WORK ORDER -
Find how many lines of the records hold the string "endmodule" and reply with only that total.

#####

<file path="src/logic/dcc_pkg.sv">
// Shared addresses, field positions and reset values of the dual comparator control block.
package dcc_pkg;
   localparam logic [7:0] ADDR_B_CONTROL = 8'h9A;
   localparam logic [7:0] ADDR_A_CONTROL = 8'h9B;
   localparam logic [7:0] ADDR_B_MODE    = 8'h9C;
   localparam logic [7:0] ADDR_A_MODE    = 8'h9D;

   localparam int unsigned CTL_ENABLE_BIT = 7;
   localparam int unsigned CTL_RESULT_BIT = 6;
   localparam int unsigned CTL_RISE_BIT   = 5;
   localparam int unsigned CTL_FALL_BIT   = 4;
   localparam int unsigned CTL_HYP_LSB    = 2;
   localparam int unsigned CTL_HYN_LSB    = 0;
   localparam int unsigned MODE_RIE_BIT   = 5;
   localparam int unsigned MODE_FIE_BIT   = 4;
   localparam int unsigned MODE_SEL_LSB   = 0;

   localparam logic [7:0] CONTROL_RESET  = 8'h00;
   localparam logic [7:0] MODE_RESET     = 8'h02;
   localparam logic [7:0] UNMAPPED_VALUE = 8'h00;
endpackage

</file>
<file path="src/logic/dcc_chan_if.sv">
// Register access carrier between the top level and one comparator channel.
interface dcc_chan_if;
   logic       wr_ctl;
   logic       wr_mode;
   logic [7:0] wdata;
   logic [7:0] ctl_rdata;
   logic [7:0] mode_rdata;
   logic       irq;

   modport host (output wr_ctl, output wr_mode, output wdata,
                 input ctl_rdata, input mode_rdata, input irq);
   modport chan (input wr_ctl, input wr_mode, input wdata,
                 output ctl_rdata, output mode_rdata, output irq);
endinterface

</file>
<file path="src/logic/dcc_channel.sv">
// One comparator channel: control and mode registers, edge flags and analog core controls.
module dcc_channel #(
   parameter int unsigned SYNC_STAGES = 2
) (
   // Clock and reset
   input  wire logic       i_core_clk,
   input  wire logic       i_resetn,
   // Register access
   dcc_chan_if.chan        bus,
   // Analog core
   input  wire logic       i_cmp_raw,
   output logic            o_enable,
   output logic [1:0]      o_pos_hyst_select,
   output logic [1:0]      o_neg_hyst_select,
   output logic [1:0]      o_response_mode_select,
   output logic            o_compare_result
);
   // A single stage would let the edge detector read a possibly metastable flop.
   if (SYNC_STAGES < 2) begin : g_bad_sync_stages
      $error("SYNC_STAGES must be at least 2");
   end

   typedef struct packed {
      logic [SYNC_STAGES-1:0] sync;
      logic                   prev;
      logic                   channel_enable;
      logic                   rise_flag;
      logic                   fall_flag;
      logic [1:0]             pos_hyst_select;
      logic [1:0]             neg_hyst_select;
      logic                   rise_irq_enable;
      logic                   fall_irq_enable;
      logic [1:0]             response_mode_select;
      logic                   out_gated;
   } dcc_chan_state_t;

   dcc_chan_state_t s_q;
   dcc_chan_state_t s_d;
   logic            result;
   logic            rise_ev;
   logic            fall_ev;

   // Only the last synchroniser stage is looked at; the first stage may be metastable.
   assign result  = s_q.sync[SYNC_STAGES-1];
   assign rise_ev = result & ~s_q.prev;
   assign fall_ev = ~result & s_q.prev;

   always_comb begin
      s_d      = s_q;
      s_d.sync = {s_q.sync[SYNC_STAGES-2:0], i_cmp_raw};
      s_d.prev = result;
      if (bus.wr_ctl) begin
         s_d.channel_enable  = bus.wdata[dcc_pkg::CTL_ENABLE_BIT];
         s_d.rise_flag       = bus.wdata[dcc_pkg::CTL_RISE_BIT];
         s_d.fall_flag       = bus.wdata[dcc_pkg::CTL_FALL_BIT];
         s_d.pos_hyst_select = bus.wdata[dcc_pkg::CTL_HYP_LSB +: 2];
         s_d.neg_hyst_select = bus.wdata[dcc_pkg::CTL_HYN_LSB +: 2];
      end
      if (bus.wr_mode) begin
         s_d.rise_irq_enable      = bus.wdata[dcc_pkg::MODE_RIE_BIT];
         s_d.fall_irq_enable      = bus.wdata[dcc_pkg::MODE_FIE_BIT];
         s_d.response_mode_select = bus.wdata[dcc_pkg::MODE_SEL_LSB +: 2];
      end
      // An edge in the cycle of a software clear still lands, so no event is lost.
      s_d.rise_flag = s_d.rise_flag | rise_ev;
      s_d.fall_flag = s_d.fall_flag | fall_ev;
      s_d.out_gated = s_q.channel_enable & result;
      if (!i_resetn) begin
         s_d                      = '0;
         s_d.channel_enable       = dcc_pkg::CONTROL_RESET[dcc_pkg::CTL_ENABLE_BIT];
         s_d.pos_hyst_select      = dcc_pkg::CONTROL_RESET[dcc_pkg::CTL_HYP_LSB +: 2];
         s_d.neg_hyst_select      = dcc_pkg::CONTROL_RESET[dcc_pkg::CTL_HYN_LSB +: 2];
         s_d.rise_irq_enable      = dcc_pkg::MODE_RESET[dcc_pkg::MODE_RIE_BIT];
         s_d.fall_irq_enable      = dcc_pkg::MODE_RESET[dcc_pkg::MODE_FIE_BIT];
         s_d.response_mode_select = dcc_pkg::MODE_RESET[dcc_pkg::MODE_SEL_LSB +: 2];
      end
   end

   always_ff @(posedge i_core_clk) begin
      s_q <= s_d;
   end

   assign bus.ctl_rdata  = {s_q.channel_enable, result, s_q.rise_flag, s_q.fall_flag,
                            s_q.pos_hyst_select, s_q.neg_hyst_select};
   assign bus.mode_rdata = {2'h0, s_q.rise_irq_enable, s_q.fall_irq_enable,
                            2'h0, s_q.response_mode_select};
   assign bus.irq        = (s_q.rise_flag & s_q.rise_irq_enable)
                         | (s_q.fall_flag & s_q.fall_irq_enable);

   assign o_enable               = s_q.channel_enable;
   assign o_pos_hyst_select      = s_q.pos_hyst_select;
   assign o_neg_hyst_select      = s_q.neg_hyst_select;
   assign o_response_mode_select = s_q.response_mode_select;
   assign o_compare_result       = s_q.out_gated;
endmodule

</file>
<file path="src/logic/dcc_top.sv">
// Dual comparator control: special-function-register decode and two comparator channels.
// Operation
// - Two identical channels, each with control register.
// - Falling output edge sets the fall flag.
// - Rising output edge sets the rise flag.
// - Edge flags stay set until software clears.
// - Rise flag interrupts only when rise enabled.
// - Fall flag interrupts only when fall enabled.
// - Control bit 6 reads output; writes ignored.
// - Control bit 7 enables the analog comparator.
// - Control bits 3:2 select positive hysteresis.
// - Control bits 1:0 select negative hysteresis.
// - Mode bits 1:0 select response speed.
// - Unused mode bits read zero, ignore writes.
// - Disabled channel presents a low output.
module dcc_top #(
   parameter int unsigned SYNC_STAGES = 2
) (
   // Clock and reset
   input  wire logic       i_core_clk,
   input  wire logic       i_resetn,
   // Special-function-register bus
   input  wire logic [7:0] i_sfr_addr,
   input  wire logic       i_sfr_wr,
   input  wire logic [7:0] i_sfr_wdata,
   output logic [7:0]      o_sfr_rdata,
   // Analog comparator cores, index is the channel number
   input  wire logic [1:0] i_cmp_raw,
   output logic [1:0]      o_channel_enable,
   output logic [3:0]      o_pos_hyst_select,
   output logic [3:0]      o_neg_hyst_select,
   output logic [3:0]      o_response_mode_select,
   output logic [1:0]      o_compare_result,
   // Interrupt requests to the interrupt controller
   output logic [1:0]      o_irq
);
   typedef struct packed {
      logic [7:0] rdata;
   } dcc_top_state_t;

   localparam logic [7:0] CTL_ADDR  [2] = '{dcc_pkg::ADDR_A_CONTROL, dcc_pkg::ADDR_B_CONTROL};
   localparam logic [7:0] MODE_ADDR [2] = '{dcc_pkg::ADDR_A_MODE, dcc_pkg::ADDR_B_MODE};

   dcc_top_state_t s_q;
   dcc_top_state_t s_d;
   logic [7:0]     ctl_rd  [2];
   logic [7:0]     mode_rd [2];

   dcc_chan_if ch_if [2] ();

   for (genvar g = 0; g < 2; g++) begin : g_chan
      assign ch_if[g].wr_ctl  = i_sfr_wr && (i_sfr_addr == CTL_ADDR[g]);
      assign ch_if[g].wr_mode = i_sfr_wr && (i_sfr_addr == MODE_ADDR[g]);
      assign ch_if[g].wdata   = i_sfr_wdata;
      assign ctl_rd[g]        = ch_if[g].ctl_rdata;
      assign mode_rd[g]       = ch_if[g].mode_rdata;
      assign o_irq[g]         = ch_if[g].irq;

      dcc_channel #(
         .SYNC_STAGES (SYNC_STAGES)
      ) u_chan (
         .i_core_clk             (i_core_clk),
         .i_resetn               (i_resetn),
         .bus                    (ch_if[g]),
         .i_cmp_raw              (i_cmp_raw[g]),
         .o_enable               (o_channel_enable[g]),
         .o_pos_hyst_select      (o_pos_hyst_select[2*g +: 2]),
         .o_neg_hyst_select      (o_neg_hyst_select[2*g +: 2]),
         .o_response_mode_select (o_response_mode_select[2*g +: 2]),
         .o_compare_result       (o_compare_result[g])
      );
   end

   // Read data is registered, so software sees it one clock after presenting the address.
   always_comb begin
      s_d.rdata = dcc_pkg::UNMAPPED_VALUE;
      case (i_sfr_addr)
         dcc_pkg::ADDR_A_CONTROL: s_d.rdata = ctl_rd[0];
         dcc_pkg::ADDR_B_CONTROL: s_d.rdata = ctl_rd[1];
         dcc_pkg::ADDR_A_MODE:    s_d.rdata = mode_rd[0];
         dcc_pkg::ADDR_B_MODE:    s_d.rdata = mode_rd[1];
         default:                 s_d.rdata = dcc_pkg::UNMAPPED_VALUE;
      endcase
      if (!i_resetn) begin
         s_d.rdata = dcc_pkg::UNMAPPED_VALUE;
      end
   end

   always_ff @(posedge i_core_clk) begin
      s_q <= s_d;
   end

   assign o_sfr_rdata = s_q.rdata;
endmodule

</file>
**src/shared/pcd_pkg.sv**
```systemverilog
/*
 * Package for the clock configuration word decoder.
 * Holds field positions, reset values, the register map of the decoder's
 * Wishbone slave and the struct that carries decoded settings.
 * Assumes a 32-bit classic Wishbone bus and a 20 MHz system clock.
 */
package pcd_pkg;

    // =========================================================
    // Configuration word fields
    // =========================================================
    localparam int MAIN_OUT_DIV_LSB = 16;
    localparam int USB_BYPASS_BIT = 15;
    localparam int USB_IN_DIV_LSB = 8;
    localparam int MAIN_MULT_LSB = 4;
    localparam int MAIN_IN_DIV_LSB = 0;
    localparam int SEL_W = 3;
    localparam logic [31:0] RESERVED_MASK = 32'hFFF8_7888;
    localparam logic [31:0] ERASED_WORD = 32'hFFFF_FFFF;

    // =========================================================
    // Register map (byte addresses)
    // =========================================================
    localparam logic [3:0] ADDR_CFG_WORD = 4'h0;
    localparam logic [3:0] ADDR_CTRL = 4'h4;
    localparam logic [3:0] ADDR_STATUS = 4'h8;
    localparam logic [3:0] ADDR_DECODED = 4'hC;
    localparam int CTRL_RELOAD_BIT = 0;
    localparam int STAT_VALID_BIT = 0;
    localparam int STAT_RSVD_BIT = 1;
    localparam int STAT_MULT_BAD_BIT = 2;

    // =========================================================
    // Carriers
    // =========================================================
    typedef struct packed {
        logic [8:0] main_out_ratio;
        logic usb_pll_run;
        logic [3:0] usb_in_ratio;
        logic [4:0] main_mult;
        logic [2:0] main_pll_in_div_sel;
    } pcd_pll_cfg_s;

    typedef enum logic [1:0] {
        PCD_IDLE,
        PCD_LOAD,
        PCD_HOLD
    } pcd_state_e;

endpackage : pcd_pkg

```
**src/design/pcd_field_decode.sv**
```systemverilog
/*
 * Combinational decode of the configuration word into PLL settings.
 * Assumes the word is stable while its outputs are sampled.
 */
`timescale 1ns/1ps
module pcd_field_decode
    import pcd_pkg::*;
(
    input wire logic [31:0] cfg_word,
    output pcd_pll_cfg_s pll_cfg,
    output logic rsvd_bad,
    output logic mult_bad
);

    // =========================================================
    // Ratio tables
    // =========================================================
    function automatic logic [8:0] out_ratio(input logic [2:0] sel);
        logic [8:0] r;
        r = 9'h001;
        case (sel)
            3'h7: r = 9'h100;
            default: r = 9'(9'h001 << sel);
        endcase
        return r;
    endfunction : out_ratio

    function automatic logic [3:0] usb_ratio(input logic [2:0] sel);
        logic [3:0] r;
        r = 4'h1;
        case (sel)
            3'h6: r = 4'hA;
            3'h7: r = 4'hC;
            default: r = 4'(sel + 3'h1);
        endcase
        return r;
    endfunction : usb_ratio

    function automatic logic [4:0] mult_factor(input logic [2:0] sel);
        logic [4:0] r;
        r = 5'h00;
        case (sel)
            3'h0: r = 5'h00;
            3'h7: r = 5'h18;
            default: r = 5'(5'h0F + sel);
        endcase
        return r;
    endfunction : mult_factor

    always_comb begin
        pll_cfg.main_out_ratio = out_ratio(cfg_word[MAIN_OUT_DIV_LSB +: SEL_W]);
        pll_cfg.usb_pll_run = ~cfg_word[USB_BYPASS_BIT];
        pll_cfg.usb_in_ratio = usb_ratio(cfg_word[USB_IN_DIV_LSB +: SEL_W]);
        pll_cfg.main_mult = mult_factor(cfg_word[MAIN_MULT_LSB +: SEL_W]);
        pll_cfg.main_pll_in_div_sel = cfg_word[MAIN_IN_DIV_LSB +: SEL_W];
        rsvd_bad = (cfg_word & RESERVED_MASK) != RESERVED_MASK;
        mult_bad = cfg_word[MAIN_MULT_LSB +: SEL_W] == 3'h0;
    end

endmodule : pcd_field_decode

```
**src/design/pcd_cfg_decoder.sv**
```systemverilog
/*
 * Top of the clock configuration word decoder.
 * Captures the non-volatile word once after reset (and on software reload),
 * decodes it and holds the PLL settings for the clock generator. A classic
 * Wishbone slave exposes the word, status and decoded values.
 * Assumes nvm_word comes from another domain and is stable after power-up.
 */
// The placing of the registers and register access over Wishbone were chosen for this implementation.
`timescale 1ns/1ps
// Operation
// - Output divider codes give 1 to 256
// - Bit 15 set bypasses USB PLL
// - USB input divider codes give 1 to 12
// - Multiplier codes 001-111 give 16 to 24
module pcd_cfg_decoder
    import pcd_pkg::*;
(
    input wire logic clk,
    input wire logic rst_b,
    input wire logic [31:0] nvm_word,
    input wire logic wb_cyc_i,
    input wire logic wb_stb_i,
    input wire logic wb_we_i,
    input wire logic [3:0] wb_adr_i,
    input wire logic [3:0] wb_sel_i,
    input wire logic [31:0] wb_dat_i,
    output logic [31:0] wb_dat_o,
    output logic wb_ack_o,
    output logic wb_err_o,
    output pcd_pll_cfg_s pll_cfg_o,
    output logic cfg_valid_o
);

    // =========================================================
    // Input synchroniser
    // =========================================================
    logic [31:0] word_meta_r;
    logic [31:0] word_sync_r;

    // The synchroniser runs through reset, so the first load after release
    // captures the settled pin word instead of an erased value.
    always_ff @(posedge clk) begin
        word_meta_r <= nvm_word;
        word_sync_r <= word_meta_r;
    end

    // =========================================================
    // Load sequencer
    // =========================================================
    pcd_state_e state_r;
    pcd_state_e state_nxt;
    logic [31:0] cfg_word_r;
    logic reload_req;
    logic [31:0] dec_word;
    pcd_pll_cfg_s dec_cfg;
    logic dec_rsvd_bad;
    logic dec_mult_bad;
    logic rsvd_bad_r;
    logic mult_bad_r;

    // The load waits one cycle so the synchroniser holds a settled word.
    always_comb begin
        state_nxt = state_r;
        case (state_r)
            PCD_IDLE: state_nxt = PCD_LOAD;
            PCD_LOAD: state_nxt = PCD_HOLD;
            PCD_HOLD: begin
                if (reload_req) begin
                    state_nxt = PCD_LOAD;
                end
            end
            default: state_nxt = PCD_IDLE;
        endcase
    end

    always_ff @(posedge clk) begin
        if (!rst_b) begin
            state_r <= PCD_IDLE;
        end else begin
            state_r <= state_nxt;
        end
    end

    always_ff @(posedge clk) begin
        if (!rst_b) begin
            cfg_word_r <= ERASED_WORD;
        end else if (state_r == PCD_LOAD) begin
            cfg_word_r <= word_sync_r;
        end
    end

    assign dec_word = cfg_word_r;

    pcd_field_decode u_decode (
        .cfg_word(dec_word),
        .pll_cfg(dec_cfg),
        .rsvd_bad(dec_rsvd_bad),
        .mult_bad(dec_mult_bad)
    );

    // Settings are only presented once a captured word has been decoded.
    always_ff @(posedge clk) begin
        if (!rst_b) begin
            pll_cfg_o <= '0;
            cfg_valid_o <= 1'b0;
            rsvd_bad_r <= 1'b0;
            mult_bad_r <= 1'b0;
        end else if (state_r == PCD_HOLD) begin
            pll_cfg_o <= dec_cfg;
            cfg_valid_o <= 1'b1;
            rsvd_bad_r <= dec_rsvd_bad;
            mult_bad_r <= dec_mult_bad;
        end else begin
            cfg_valid_o <= 1'b0;
        end
    end

    // =========================================================
    // Wishbone slave
    // =========================================================
    logic bus_req;
    logic adr_ok;
    logic [31:0] rd_data;

    assign bus_req = wb_cyc_i && wb_stb_i && !wb_ack_o && !wb_err_o;
    assign adr_ok = (wb_adr_i == ADDR_CFG_WORD) || (wb_adr_i == ADDR_CTRL)
        || (wb_adr_i == ADDR_STATUS) || (wb_adr_i == ADDR_DECODED);
    assign reload_req = bus_req && wb_we_i && (wb_adr_i == ADDR_CTRL)
        && wb_sel_i[0] && wb_dat_i[CTRL_RELOAD_BIT];

    always_comb begin
        rd_data = 32'h0000_0000;
        case (wb_adr_i)
            ADDR_CFG_WORD: rd_data = cfg_word_r;
            ADDR_STATUS: begin
                rd_data[STAT_VALID_BIT] = cfg_valid_o;
                rd_data[STAT_RSVD_BIT] = rsvd_bad_r;
                rd_data[STAT_MULT_BAD_BIT] = mult_bad_r;
            end
            ADDR_DECODED: rd_data = 32'(pll_cfg_o);
            default: rd_data = 32'h0000_0000;
        endcase
    end

    always_ff @(posedge clk) begin
        if (!rst_b) begin
            wb_ack_o <= 1'b0;
            wb_err_o <= 1'b0;
            wb_dat_o <= 32'h0000_0000;
        end else begin
            wb_ack_o <= bus_req && adr_ok;
            wb_err_o <= bus_req && !adr_ok;
            wb_dat_o <= (bus_req && adr_ok && !wb_we_i) ? rd_data : 32'h0000_0000;
        end
    end

    // =========================================================
    // Checks
    // =========================================================
    chk_out_div_top: assert property (@(posedge clk) disable iff (!rst_b)
        cfg_valid_o && cfg_word_r[18:16] == 3'h7 |-> pll_cfg_o.main_out_ratio == 9'h100)
        else $error("Output divider code 7 not decoded to 256.");
    chk_out_div_pow: assert property (@(posedge clk) disable iff (!rst_b)
        cfg_valid_o && cfg_word_r[18:16] != 3'h7
        |-> $onehot(pll_cfg_o.main_out_ratio) && pll_cfg_o.main_out_ratio[cfg_word_r[18:16]])
        else $error("Output divider ratio wrong.");
    chk_usb_bypass: assert property (@(posedge clk) disable iff (!rst_b)
        cfg_valid_o |-> pll_cfg_o.usb_pll_run == !cfg_word_r[15])
        else $error("USB PLL bypass does not follow bit 15.");
    chk_usb_div_hi: assert property (@(posedge clk) disable iff (!rst_b)
        cfg_valid_o && cfg_word_r[10:9] == 2'h3
        |-> pll_cfg_o.usb_in_ratio == (cfg_word_r[8] ? 4'hC : 4'hA))
        else $error("USB divider high codes wrong.");
    chk_usb_div_lo: assert property (@(posedge clk) disable iff (!rst_b)
        cfg_valid_o && cfg_word_r[10:9] != 2'h3
        |-> pll_cfg_o.usb_in_ratio == 4'(cfg_word_r[10:8] + 3'h1))
        else $error("USB divider low codes wrong.");
    chk_mult_factor: assert property (@(posedge clk) disable iff (!rst_b)
        cfg_valid_o && cfg_word_r[6:4] == 3'h7 |-> pll_cfg_o.main_mult == 5'h18)
        else $error("Multiplier code 7 not 24.");
    chk_mult_range: assert property (@(posedge clk) disable iff (!rst_b)
        cfg_valid_o && cfg_word_r[6:4] inside {[3'h1:3'h6]}
        |-> pll_cfg_o.main_mult == 5'(5'h0F + cfg_word_r[6:4]))
        else $error("Multiplier codes 1 to 6 wrong.");
    chk_mult_zero: assert property (@(posedge clk) disable iff (!rst_b)
        cfg_valid_o && cfg_word_r[6:4] == 3'h0 |-> pll_cfg_o.main_mult == 5'h00 && mult_bad_r)
        else $error("Multiplier code 0 not flagged.");
    chk_in_div_pass: assert property (@(posedge clk) disable iff (!rst_b)
        cfg_valid_o |-> pll_cfg_o.main_pll_in_div_sel == cfg_word_r[2:0])
        else $error("Main input divider not passed through.");
    chk_rsvd_flag: assert property (@(posedge clk) disable iff (!rst_b)
        cfg_valid_o |-> rsvd_bad_r == ((cfg_word_r & RESERVED_MASK) != RESERVED_MASK))
        else $error("Reserved-bit flag wrong.");
    chk_bus_ack: assert property (@(posedge clk) disable iff (!rst_b)
        wb_cyc_i && wb_stb_i && !wb_ack_o && !wb_err_o |=> wb_ack_o || wb_err_o)
        else $error("Bus request not answered in one cycle.");
    chk_ack_pulse: assert property (@(posedge clk) disable iff (!rst_b)
        wb_ack_o |=> !wb_ack_o)
        else $error("Acknowledge held longer than one cycle.");
    chk_err_pulse: assert property (@(posedge clk) disable iff (!rst_b)
        wb_err_o |=> !wb_err_o)
        else $error("Error response held longer than one cycle.");
    chk_resp_excl: assert property (@(posedge clk) disable iff (!rst_b)
        !(wb_ack_o && wb_err_o))
        else $error("Acknowledge and error given together.");
    chk_dat_idle: assert property (@(posedge clk) disable iff (!rst_b)
        !wb_ack_o |-> wb_dat_o == 32'h0000_0000)
        else $error("Read data not zero outside an acknowledge.");
    chk_load_capture: assert property (@(posedge clk) disable iff (!rst_b)
        state_r == PCD_LOAD |=> cfg_word_r == $past(word_sync_r))
        else $error("Captured word differs from synchronised word.");
    chk_load_valid: assert property (@(posedge clk) disable iff (!rst_b)
        state_r == PCD_LOAD |=> !cfg_valid_o ##1 cfg_valid_o)
        else $error("Settings not presented after a load.");
    // The valid flag stays up while the reload write is answered, then drops
    // for the single cycle after the load cycle before the new settings appear.
    chk_reload_seq: assert property (@(posedge clk) disable iff (!rst_b)
        reload_req && state_r == PCD_HOLD |=> cfg_valid_o ##1 !cfg_valid_o ##1 cfg_valid_o)
        else $error("Reload sequence timing wrong.");

    cov_usb_bypass: cover property (@(posedge clk) disable iff (!rst_b)
        cfg_valid_o && !pll_cfg_o.usb_pll_run);
    cov_div_256: cover property (@(posedge clk) disable iff (!rst_b)
        cfg_valid_o && pll_cfg_o.main_out_ratio == 9'h100);
    cov_reload: cover property (@(posedge clk) disable iff (!rst_b) reload_req);
    cov_unmapped: cover property (@(posedge clk) disable iff (!rst_b) wb_err_o);

endmodule : pcd_cfg_decoder

```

#####

WRITTEN RESPONSE -
4